MISTAKE

746 18 17
                                    

Kategoria: nastolatki/erotyk

Autor: malikowa69

Liczba słów wg Wattpada: 3224

________________

Miesiąc wcześniej:

Witam się ze wszystkimi skinieniem głowy na korytarzu. Gdy jestem już na odpowiednim piętrze, wchodzę do swojego gabinetu by znowu przez osiem godzin pogrążyć się w mojej pracy. Odpalam laptopa i wchodzę w skrzynkę mailową, gdyż najpierw chcę zająć się tymi łatwiejszymi sprawami.

Jedna z wiadomości przypomina mi o bardzo ważnym projekcie, który musi być gotowy zaraz... na jutro? Gwałtownie podnoszę się z skórzanego fotela i szukam w regałach odpowiednią teczkę.

Od razu biorę się do pracy. Poprawiam szkice, jednak zdaję sobie sprawę, że nie tylko to mam do zrobienia. Muszę jeszcze skontaktować się z ekipą budowlaną i umówić się na realizację projektu.

Cholera jasna.

Jestem tak pochłonięta projektami, że nie usłyszałam pukania i tego jak ktoś wchodzi nieproszony do mojego gabinetu.

- Proszę pani, ma pani gościa. - oznajmia moja sekretarka.

Nie mam czasu nawet unieść wzroku znad papierów.

- Nie teraz. - odparłam i znów pogrążyłam się w projekcie nowego luksusowego hotelu. Po raz kolejny zauważyłam spory błąd moich pracowników, na co zacisnęłam z całej siły mój ołówek, który akurat trzymałam w dłoni.

- Ale to ponoć bardzo ważne, proszę Pani. - Samatha zaczyna panikować.

- Zgadzam się. To bardzo ważne, Elyanne. - zesztywniałam.

To ten głos. To znów ten głos, który bardzo dobrze pamiętam, choć minęło już tyle lat... Niepewnie podnoszę głowę i akcja mojego serca zostaje zatrzymana.

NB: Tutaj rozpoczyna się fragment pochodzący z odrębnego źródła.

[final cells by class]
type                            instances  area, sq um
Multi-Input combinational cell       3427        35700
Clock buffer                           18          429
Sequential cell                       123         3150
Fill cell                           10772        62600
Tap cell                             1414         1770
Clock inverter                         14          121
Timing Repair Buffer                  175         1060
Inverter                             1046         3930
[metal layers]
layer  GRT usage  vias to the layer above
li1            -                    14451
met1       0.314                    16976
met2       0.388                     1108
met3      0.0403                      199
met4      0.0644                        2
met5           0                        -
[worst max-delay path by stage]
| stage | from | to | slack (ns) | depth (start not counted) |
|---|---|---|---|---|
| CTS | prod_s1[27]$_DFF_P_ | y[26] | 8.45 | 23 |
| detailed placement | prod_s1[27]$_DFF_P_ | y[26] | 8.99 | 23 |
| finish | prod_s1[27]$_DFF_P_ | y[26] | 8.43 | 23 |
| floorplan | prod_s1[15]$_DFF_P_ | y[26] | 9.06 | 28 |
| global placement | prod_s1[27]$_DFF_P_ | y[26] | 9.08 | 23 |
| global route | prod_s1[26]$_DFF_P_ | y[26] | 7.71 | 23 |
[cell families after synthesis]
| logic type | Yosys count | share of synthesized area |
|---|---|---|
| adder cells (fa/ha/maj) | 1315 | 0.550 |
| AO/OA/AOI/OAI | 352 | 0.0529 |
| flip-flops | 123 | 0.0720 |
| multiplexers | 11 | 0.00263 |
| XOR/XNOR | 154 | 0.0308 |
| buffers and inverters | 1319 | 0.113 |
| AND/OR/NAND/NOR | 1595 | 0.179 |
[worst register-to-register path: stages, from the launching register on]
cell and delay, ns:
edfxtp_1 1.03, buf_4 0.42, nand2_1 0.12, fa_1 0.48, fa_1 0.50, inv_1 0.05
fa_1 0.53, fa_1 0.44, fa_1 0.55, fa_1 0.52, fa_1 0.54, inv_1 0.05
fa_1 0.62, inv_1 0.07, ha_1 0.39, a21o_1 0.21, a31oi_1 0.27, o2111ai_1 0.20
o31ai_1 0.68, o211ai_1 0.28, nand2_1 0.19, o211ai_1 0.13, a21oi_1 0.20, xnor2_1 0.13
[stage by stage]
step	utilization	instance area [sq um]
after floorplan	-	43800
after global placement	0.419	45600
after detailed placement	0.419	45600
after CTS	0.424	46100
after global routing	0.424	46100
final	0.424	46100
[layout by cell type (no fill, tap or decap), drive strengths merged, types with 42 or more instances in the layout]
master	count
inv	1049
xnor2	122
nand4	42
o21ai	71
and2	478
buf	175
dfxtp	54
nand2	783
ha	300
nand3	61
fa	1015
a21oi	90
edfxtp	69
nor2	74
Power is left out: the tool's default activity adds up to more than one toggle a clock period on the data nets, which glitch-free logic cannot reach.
### config.mk
export PLATFORM = sky130hd
export DESIGN_NAME = pidsc_div
export DESIGN_NICKNAME = d
export VERILOG_FILES = /design/src/pidsc_pkg.sv /design/src/pidsc_div.sv
export SDC_FILE = /design/constraint.sdc
export NUM_CORES = 1
export LEC_CHECK = 0
export BUFFER_PORTS_ARGS = -buffer_cell sky130_fd_sc_hd__buf_2
export CAP_MARGIN = 20
export CORE_ASPECT_RATIO = 0.8
export CORE_UTILIZATION = 50
export CTS_CLUSTER_SIZE = 20
export DETAILED_ROUTE_END_ITERATION = 16
export GPL_TIMING_DRIVEN = 1
export HOLD_SLACK_MARGIN = 0.03
export PLACE_DENSITY = 0.69
export SYNTH_ARGS = -nofsm -noshare
export SYNTH_HDL_FRONTEND = slang
export SYNTH_SLANG_ARGS = --single-unit
### constraint.sdc
create_clock -name clk -period 20.6 [get_ports clk]
set_input_delay 4.12 -clock clk [delete_from_list [all_inputs] [get_ports clk]]
set_output_delay 4.12 -clock clk [all_outputs]
set_load 0.02 [all_outputs]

Doskonale pamiętałam te błyszczące tęczówki, które teraz są we mnie wnikliwie wpatrzone. W tym momencie czułam się jak zaczarowana. Te oczy pomimo iż były tak bardzo piękne przyniosły mi ogromny ból, który równał się z wieloma wspomnieniami.

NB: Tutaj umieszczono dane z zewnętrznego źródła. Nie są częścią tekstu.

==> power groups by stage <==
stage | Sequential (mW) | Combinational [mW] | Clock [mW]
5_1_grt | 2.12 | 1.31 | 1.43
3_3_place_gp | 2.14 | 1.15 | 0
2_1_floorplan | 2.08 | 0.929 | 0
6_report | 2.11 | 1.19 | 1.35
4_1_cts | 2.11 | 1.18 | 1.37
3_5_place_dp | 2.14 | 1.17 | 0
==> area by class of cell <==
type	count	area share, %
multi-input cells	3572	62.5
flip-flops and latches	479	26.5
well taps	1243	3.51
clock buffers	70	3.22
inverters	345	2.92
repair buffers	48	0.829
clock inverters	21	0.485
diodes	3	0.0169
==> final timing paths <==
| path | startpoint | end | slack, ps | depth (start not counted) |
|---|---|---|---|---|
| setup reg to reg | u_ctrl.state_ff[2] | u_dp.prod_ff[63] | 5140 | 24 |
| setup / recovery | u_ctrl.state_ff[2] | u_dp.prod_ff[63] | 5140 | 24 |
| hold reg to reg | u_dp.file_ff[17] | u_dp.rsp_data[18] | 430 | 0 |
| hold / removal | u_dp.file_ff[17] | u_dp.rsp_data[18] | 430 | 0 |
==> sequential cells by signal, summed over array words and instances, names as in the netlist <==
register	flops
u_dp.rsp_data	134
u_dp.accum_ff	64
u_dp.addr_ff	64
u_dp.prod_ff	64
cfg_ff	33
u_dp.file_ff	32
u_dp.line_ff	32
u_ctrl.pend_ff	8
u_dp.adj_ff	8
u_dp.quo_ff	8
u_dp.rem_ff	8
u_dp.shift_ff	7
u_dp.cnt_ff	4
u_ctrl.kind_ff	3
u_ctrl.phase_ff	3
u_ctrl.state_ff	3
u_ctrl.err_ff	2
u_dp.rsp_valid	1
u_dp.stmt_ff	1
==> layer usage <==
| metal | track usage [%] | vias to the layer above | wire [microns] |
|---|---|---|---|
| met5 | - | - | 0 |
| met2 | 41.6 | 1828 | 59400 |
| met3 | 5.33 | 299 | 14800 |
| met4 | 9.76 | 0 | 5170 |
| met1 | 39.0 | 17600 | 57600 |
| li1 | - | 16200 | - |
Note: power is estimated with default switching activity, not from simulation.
**config.mk**
```make
export PLATFORM = sky130hd
export DESIGN_NAME = msd_div
export DESIGN_NICKNAME = d
export VERILOG_FILES = /design/src/hdl/mean_squared_displacement_macros.svh /design/src/hdl/msd_pkg.sv /design/src/hdl/msd_div.sv
export SDC_FILE = /design/constraint.sdc
export NUM_CORES = 1
export LEC_CHECK = 0
export ABC_AREA = 0
export BUFFER_PORTS_ARGS = -buffer_cell sky130_fd_sc_hd__buf_2
export CORE_UTILIZATION = 40
export CTS_CLUSTER_DIAMETER = 30
export CTS_CLUSTER_SIZE = 30
export DETAILED_ROUTE_END_ITERATION = 7
export SYNTH_ARGS = -nofsm -noshare
export SYNTH_HDL_FRONTEND = slang
export SYNTH_SLANG_ARGS = --single-unit
```
**constraint.sdc**
```tcl
create_clock -name clk -period 10.27 [get_ports clk]
set_input_delay 1.027 -clock clk [delete_from_list [all_inputs] [get_ports clk]]
set_output_delay 1.027 -clock clk [all_outputs]
set_load 0.005 [all_outputs]
```
[config.mk]
export PLATFORM = sky130hd
export DESIGN_NAME = bkvt_queue
export DESIGN_NICKNAME = d
export VERILOG_FILES = /design/src/rtl/bkvt_pkg.sv /design/src/rtl/bkvt_queue.sv
export VERILOG_INCLUDE_DIRS = /design/src /design/src/rtl
export SDC_FILE = /design/constraint.sdc
export NUM_CORES = 1
export LEC_CHECK = 0
export BUFFER_PORTS_ARGS = -buffer_cell sky130_fd_sc_hd__buf_2
export CAP_MARGIN = 20
export CORE_UTILIZATION = 55
export DETAILED_ROUTE_END_ITERATION = 10
export PLACE_DENSITY_LB_ADDON = 0.08
export SLEW_MARGIN = 5
export SYNTH_ARGS = -nofsm -noshare
export SYNTH_HDL_FRONTEND = slang
export SYNTH_SLANG_ARGS = --single-unit
[constraint.sdc]
create_clock -name clk_i -period 7.9 [get_ports clk_i]
set_input_delay 2.37 -clock clk_i [delete_from_list [all_inputs] [get_ports clk_i]]
set_output_delay 2.37 -clock clk_i [all_outputs]
set_load 0.005 [all_outputs]
[src/rtl/assert_macros.svh]
// ----------------------------------------------------------------------------
// assert_macros.svh
// assertion helpers shared by the bucketed key/value table rtl
// ----------------------------------------------------------------------------
`ifndef ASSERT_MACROS_SVH
`define ASSERT_MACROS_SVH

// property checked on every rising clk_i edge outside reset
`define BKVT_ASSERT(label, prop) \
  label: assert property (@(posedge clk_i) disable iff (!rst_ni) (prop)) \
    else $error("%m: assertion failed");

// condition that must never be seen outside reset
`define BKVT_ASSERT_NEVER(label, cond) `BKVT_ASSERT(label, !(cond))

`endif

[src/rtl/bkvt_pkg.sv]
// ----------------------------------------------------------------------------
// bkvt_pkg
// shared types and constants of the bucketed key/value table
// ----------------------------------------------------------------------------
`timescale 1ns / 1ps

package bkvt_pkg;

  // table geometry
  localparam int unsigned Buckets   = 256;
  localparam int unsigned Ways      = 4;
  localparam int unsigned KeyBits   = 32;
  localparam int unsigned ValueBits = 32;

  // port field widths
  localparam int unsigned PortKeyBits   = 32;
  localparam int unsigned PortValueBits = 32;
  localparam int unsigned PortCountBits = 11;

  // derived sizes
  localparam int unsigned Slots       = Buckets * Ways;
  localparam int unsigned BucketBits  = $clog2(Buckets);
  localparam int unsigned WayBits     = (Ways > 1) ? $clog2(Ways) : 1;
  localparam int unsigned CountBits   = $clog2(Slots + 1);
  localparam int unsigned StKeyBits   = (KeyBits < PortKeyBits) ? KeyBits : PortKeyBits;
  localparam int unsigned StValueBits = (ValueBits < PortValueBits) ? ValueBits : PortValueBits;

  // queue between front and back
  localparam int unsigned QueueDepth = 2;
  localparam int unsigned QPtrBits   = (QueueDepth > 1) ? $clog2(QueueDepth) : 1;
  localparam int unsigned QCntBits   = $clog2(QueueDepth + 1);

  // command codes on the input port
  localparam logic [1:0] CMD_INSERT = 2'd0;
  localparam logic [1:0] CMD_ERASE  = 2'd1;
  localparam logic [1:0] CMD_FIND   = 2'd2;

  typedef enum logic [1:0] {
    ST_OK        = 2'd0,
    ST_NOT_FOUND = 2'd1,
    ST_FULL      = 2'd2
  } bkvt_status_e;

  // action chosen by the front for one transaction
  typedef enum logic [1:0] {
    OP_INSERT,
    OP_ERASE,
    OP_FIND,
    OP_IGNORE
  } bkvt_op_e;

  typedef enum logic [1:0] {
    BK_CLEAR,
    BK_IDLE,
    BK_LOOK
  } bkvt_state_e;

  typedef struct packed {
    logic [1:0]               command;
    logic [PortKeyBits-1:0]   key;
    logic [PortValueBits-1:0] value;
  } bkvt_in_t;

  typedef struct packed {
    bkvt_status_e             status;
    logic [PortValueBits-1:0] found_value;
    logic [PortCountBits-1:0] entry_count;
  } bkvt_out_t;

  typedef struct packed {
    bkvt_op_e               op;
    logic [BucketBits-1:0]  bucket;
    logic [StKeyBits-1:0]   key;
    logic [StValueBits-1:0] value;
  } bkvt_job_t;

  typedef struct packed {
    logic full;
    logic empty;
  } bkvt_qstat_t;

  typedef struct packed {
    logic                   vld;
    logic [StKeyBits-1:0]   key;
    logic [StValueBits-1:0] value;
  } bkvt_slot_t;

  typedef bkvt_slot_t [Ways-1:0] bkvt_row_t;

endpackage

[src/rtl/bkvt_queue.sv]
// ----------------------------------------------------------------------------
// bkvt_queue
// short fifo of decoded jobs between front and back
// ----------------------------------------------------------------------------
`timescale 1ns / 1ps
`include "assert_macros.svh"

module bkvt_queue (
  input  logic                  clk_i,
  input  logic                  rst_ni,
  input  logic                  push_i,
  input  bkvt_pkg::bkvt_job_t   job_i,
  input  logic                  pop_i,
  output bkvt_pkg::bkvt_job_t   job_o,
  output bkvt_pkg::bkvt_qstat_t qstat_o
);
  import bkvt_pkg::*;

  bkvt_job_t           entry_q [QueueDepth];
  logic [QPtrBits-1:0] wr_ptr_q, wr_ptr_d;
  logic [QPtrBits-1:0] rd_ptr_q, rd_ptr_d;
  logic [QCntBits-1:0] cnt_q, cnt_d;

  function automatic logic [QPtrBits-1:0] ptr_inc(input logic [QPtrBits-1:0] p);
    logic [QPtrBits-1:0] r;
    if (p == QPtrBits'(QueueDepth - 1)) begin
      r = '0;
    end else begin
      r = p + 1'b1;
    end
    return r;
  endfunction

  assign qstat_o.full  = (cnt_q == QCntBits'(QueueDepth));
  assign qstat_o.empty = (cnt_q == '0);
  assign job_o         = entry_q[rd_ptr_q];

  always_comb begin
    wr_ptr_d = push_i ? ptr_inc(wr_ptr_q) : wr_ptr_q;
    rd_ptr_d = pop_i ? ptr_inc(rd_ptr_q) : rd_ptr_q;
    cnt_d    = cnt_q;
    if (push_i && !pop_i) begin
      cnt_d = cnt_q + 1'b1;
    end else if (pop_i && !push_i) begin
      cnt_d = cnt_q - 1'b1;
    end
  end

  always_ff @(posedge clk_i or negedge rst_ni) begin
    if (!rst_ni) begin
      wr_ptr_q <= '0;
      rd_ptr_q <= '0;
      cnt_q    <= '0;
    end else begin
      wr_ptr_q <= wr_ptr_d;
      rd_ptr_q <= rd_ptr_d;
      cnt_q    <= cnt_d;
    end
  end

  always_ff @(posedge clk_i) begin
    if (push_i) begin
      entry_q[wr_ptr_q] <= job_i;
    end
  end

  // pop only from a non-empty queue, push only into a non-full one
  `BKVT_ASSERT_NEVER(a_pop_empty, pop_i && (cnt_q == '0))
  `BKVT_ASSERT_NEVER(a_push_full, push_i && !pop_i && (cnt_q == QCntBits'(QueueDepth)))

endmodule

* Yosys cells after proc, flatten, opt, wreduce, memory -nomap -nowiden
Memory sizes are Yosys's and may differ from the RTL's.
Cells that the tools add are included.
** Operators by class
- Equality and inequality tests :: 1
- Reductions and logical operators :: 6
- Multiplexer cells :: 6
- Add/sub/neg operators :: 4
** Operator list (number)
- two-way mux 1 bit :: 4
- two-way mux 2 bit :: 2
- adder 1 bit, second input constant :: 2
- adder 2 x 1 -> 2 bit, second input constant :: 1
- equality test 2 bit, second input constant :: 1
- logical AND 1 bit :: 2
- zero test 1 bit :: 2
- zero test 2 bit :: 1
- nonzero test 2 bit :: 1
- subtractor 2 x 1 -> 2 bit, second input constant :: 1
** Word-level totals
- RAM bits :: 148
- Memories :: 1
- Word-level logic and storage cells :: 21
- Register bits after elaboration :: 4
- Output and inout bits :: 76
- Bits of input ports :: 78
** Memories
- entry_q :: depth 2, width 74, rd ports 1, clocked after memory_dff 0, wr ports 1, line bkvt_queue.sv:19 : bkvt_job_t entry_q [QueueDepth];

* Depth between registers and ports, before layout
- Depth after elaboration :: 4
- Mapped depth :: 5
- Gate-level depth less buffers :: 5

* Worst setup path before layout
Ideal clock, no wire load.
- Kind :: input to register
- Start :: input port push_i
- End :: memory entry_q[0][0] (netlist name), enable pin
- Arrival :: 5.612 ns
- Setup time :: 0.516 ns
- Stages :: 1
- Path buffers :: 0
- Setup slack :: 1.773 ns
- Data required time :: 7.384 ns
- Cell sequence :: nor2b_1
** Between the ends
- Cells in the longest elaborated chain, start to end :: 2
** RTL lines
- start: declaration :: line bkvt_queue.sv:11 : input logic push_i,
- two-way mux 1 bit :: line bkvt_queue.sv:62 : if (push_i) begin
- two-way mux 1 bit (implied by the code) :: line bkvt_queue.sv:63 : entry_q[wr_ptr_q] <= job_i;
- end: declaration :: line bkvt_queue.sv:19
No other way between the ends.

==> metrics.md <==
| Metric | Value |
|---|---|
| Status | `complete, no violations` |
| Post-CTS Resized | `0` |
| Setup TNS | `0 ns` |
| Hold Path Depth | `1` |
| Synth async-reset ratio | `roughly 2.6%` |
| Metal2 WL | `4.84 mm` |
| Primary FF master, synth | `edfxtp_1` |
| Synth Instances | `between 200 and 250` |
| CP required | `5.53 ns` |
| R2R Setup Slk | `approximately 5.7 ns` |
| Root Driver | `clkbuf_8` |
| Area contributors post-synth | `edfxtp_1 78%, mux2_4 13%, mux2_2 4.7%` |
| Peak VDD IR | `approximately 0.00026 V` |
| Measured slew at the worst slew-check pin | `around 1 ns` |
| Die footprint | `roughly 11000 µm²` |
| Area growth from synthesis to layout | `24.2%` |
| FP Rows | `36` |
| IO Pins | `154` |
| DR iter-0 viols | `between 100 and 150` |
| Mapped Nets | `325` |
| Skew final | `between 0.004 and 0.005 ns` |
| Post-synthesis sequential area ratio | `approximately four fifths` |
| # DRC | `0` |
| R2r startpoint | `wr_ptr_q` |
| Met1 Wirelength | `between 3 and 4 mm` |
| Layout cells sized above 1 | `between 60% and 70%` |
| Area occupied by multi-input gates | `1110 µm²` |
| Worst Setup Start Kind | `flop` |
| Netlist cell types | `13` |
| Relative slew slack | `between 30% and 40%` |
| HP Class | `reg2reg` |
| Synth Warn # | `0` |
| # hold bufs at CTS | `0` |
| Number of clock sinks | `between 150 and 200` |
| EDFF count, synth | `148` |
| Via Count | `~2800` |
| Routed wire length | `9.38 mm` |
| CP arrival | `between 2 and 3 ns` |
| Final setup vio count | `0` |
| Final slew viol count | `0` |
| Worst-path clk slew | `about 0.06 ns` |
| Most frequent cell after synthesis | `edfxtp_1` |
| Starting Density | `57.6%` |
| Dominant cell type by area after synthesis | `edfxtp_1` |
| CTS tree | `done` |
| Core Area | `around 10000 µm²` |
| Vias in the first global route | `roughly 2700` |
| Detailed Routing Iterations Pass 1 | `4` |
| Clk buf depth | `2` |
| Die W | `roughly 100 µm` |
| Congestion Overflow GR | `0` |
| Final #Nets | `between 400 and 500` |
| ANT nets after route | `0` |
| Placed Cells incl. Taps | `about 530` |
| Antenna diodes | `0` |
| Drt wl/cell | `around 17 µm` |
| Finished Layout Cells | `roughly 560` |
| Tcrit/Tclk final | `62.8%` |
| Hpwl dp | `around 6.0 mm` |
| Setup CP Type | `reg2out` |
| Antenna violations before repair | `0` |
| Worst R2R End | `entry_q[0][13]` |
| Clk_lat worst skew | `0.51 ns` |
| Highest metal used | `met4` |
| Tmin final | `a little under 5 ns` |
| Area share of the largest cell type after synthesis | `between 70% and 80%` |
| Register-to-Register Path Depth | `2` |
| Hold Crit Start | `cnt_q[1]` |
| CTS Buf Count | `17` |
| Max Cap Viol | `0` |
| Synth Cell Area | `between 5000 and 6000 µm²` |
| Synth Register Bits | `152` |
| Fin util | `~71%` |
| Final hold vios | `0` |
| Postcts setup bufs | `0` |
| Port bufs | `between 150 and 200` |
| Routed wl met3 | `566 µm` |
| Max Fclk | `roughly 200 MHz` |
| RSZ-0062 raised after global routing | `false` |
| CTS H-tree depth | `4` |
| Crit end category | `output pin` |
| Syn_area_per_cell | `~23 µm²` |
| Register area | `between 4000 and 5000 µm²` |
| FILL cells | `approximately 630` |
| Most common library cells after synthesis | `148 x edfxtp_1, 50 x mux2_4, 24 x mux2_2, 6 x buf_6` |
| GPL Wtd Cong | `between 0.6 and 0.7` |
| Via density | `between 4 and 5` |
| First-pass GRT wire length | `roughly 14 mm` |
| Hold Path End | `cnt_q[1]` |
| Setup crit start | `rd_ptr_q` |
| Crit-path max FO | `40` |
| Leak pwr | `between 0.002 and 0.003 µW` |
| Largest net degree at the start of global routing | `75` |
| PD cells | `~350 nW/µm²` |
| GRT Util Overall | `~18%` |
| Die Span Y | `between 100 and 150 µm` |
## where the power goes
| part | leakage, µW | total [µW] | internal [µW] | switching [µW] |
|---|---|---|---|---|
| logic | 0.00117 | 645 | 373 | 272 |
| registers | 0.00143 | 1160 | 1070 | 88.2 |
| clock network | 0.000234 | 673 | 378 | 295 |
| total | 0.00284 | 2480 | 1830 | 655 |
## sequential cells by signal, indices dropped and copies added (netlist names)
signal    count
rd_ptr_q      1
cnt_q         2
wr_ptr_q      1
entry_q     148
## cell type report
class | count | area share (%)
flip-flops and latches | 152 | 63.9
multi-input cells | 85 | 15.7
repair buffers | 155 | 11.0
clock buffers | 17 | 5.82
well taps | 133 | 2.34
clock inverters | 14 | 1.21
inverters | 1 | 0.0528
## cells by family (layout without fill, tap and decap cells)
group,Yosys count,in the layout,share of synthesized area (%)
flip-flops,152,152,79.3
buffers and inverters,9,187,1.42
multiplexers,74,74,17.8
XOR/XNOR,5,5,0.764
AND/OR/NAND/NOR,5,5,0.459
adder cells (fa/ha/maj),1,1,0.218
## routing by layer
metal,track usage (%),vias to the layer above
met4,8.88,0
met1,21.4,1351
met3,5.95,11
met2,29.5,111
met5,0,-
li1,-,1310
## worst max-delay path: stages, from the launching register on
cell and delay, ns:
dfrtp_4 0.82, buf_4 0.66, mux2_2 0.42, buf_2 0.13
## worst max-delay path by stage
stage,end,cells after the start,slack [ns]
floorplan,entry_q[0][0],1,1.77
global placement,job_o[60],3,3.48
detailed placement,job_o[58],3,3.45
CTS,job_o[60],3,2.89
global route,job_o[58],3,2.84
finish,job_o[60],3,2.94
## layout by cell type (no fill, tap or decap), types with 2 or more instances in the layout
cell,count
nor2_1,2
clkinvlp_4,5
buf_2,153
dfrtp_1,3
edfxtp_1,148
clkbuf_16,16
mux2_2,24
xor2_1,4
clkinv_2,4
buf_4,2
mux2_4,50
clkinv_1,3
## per-stage QoR
stage          hold slack, ns  total power, µW  cell area [µm²]  worst slack (ns)
6_report                0.529             2480             7110              2.94
3_5_place_dp            0.503             1840             6610              3.45
4_1_cts                 0.518             2510             7110              2.89
3_3_place_gp            0.477             1820             6610              3.48
2_1_floorplan           0.453             1610             5730              1.77
5_1_grt                 0.522             2590             7110              2.84
No activity file was read; power rests on OpenSTA's default activity.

- Wyjdź, Samantho. - mój głos był pusty. Dalej wpatrywałam się w postawną sylwetkę mężczyzny, który cały czas stał przede mną.

Zmienił się. Tak bardzo się zmienił, a jednocześnie dalej został tym nastolatkiem, którego bardzo dokładnie zapamiętałam.

Miał na sobie idealnie skrojony garnitur, pod którym na pewno znajdowała się umięśniona sylwetka. Na zewnętrznej stronie obu dłoni dostrzegłam tatuaże, których jeszcze wtedy nie było. Twarz ma bardziej dojrzalszą i teraz zdobił ją kilkudniowy zarost, który dodawał mu powagi, jak i był cholernie seksowny. Włosy aktualnie miał podobne jak kiedyś, tylko grzywka teraz była nieco krótsza. Boki i tył tak jak wcześniej zostały starannie wygolone.

Skurwysyn był jeszcze bardziej przystojny niż zapamiętałam.

W końcu odważyłam się odezwać:

- Co ty tu robisz? - zapytałam drżącym głosem.

Nie sądziłam, że gdy już się odezwę, to wypłyną ze mnie te wszystkie wspomnienia, które przez lata w sobie tłumiłam. Nie miałam nikogo, kto by stał po mojej stronie.

- Szukałem Cię. - odparł cichym i delikatnie ostrym głosem. - W końcu cię mam. - dodał już lżej.

- Co ty pieprzysz! - oburzyłam się i okrążyłam biurko, stając naprzeciwko niego.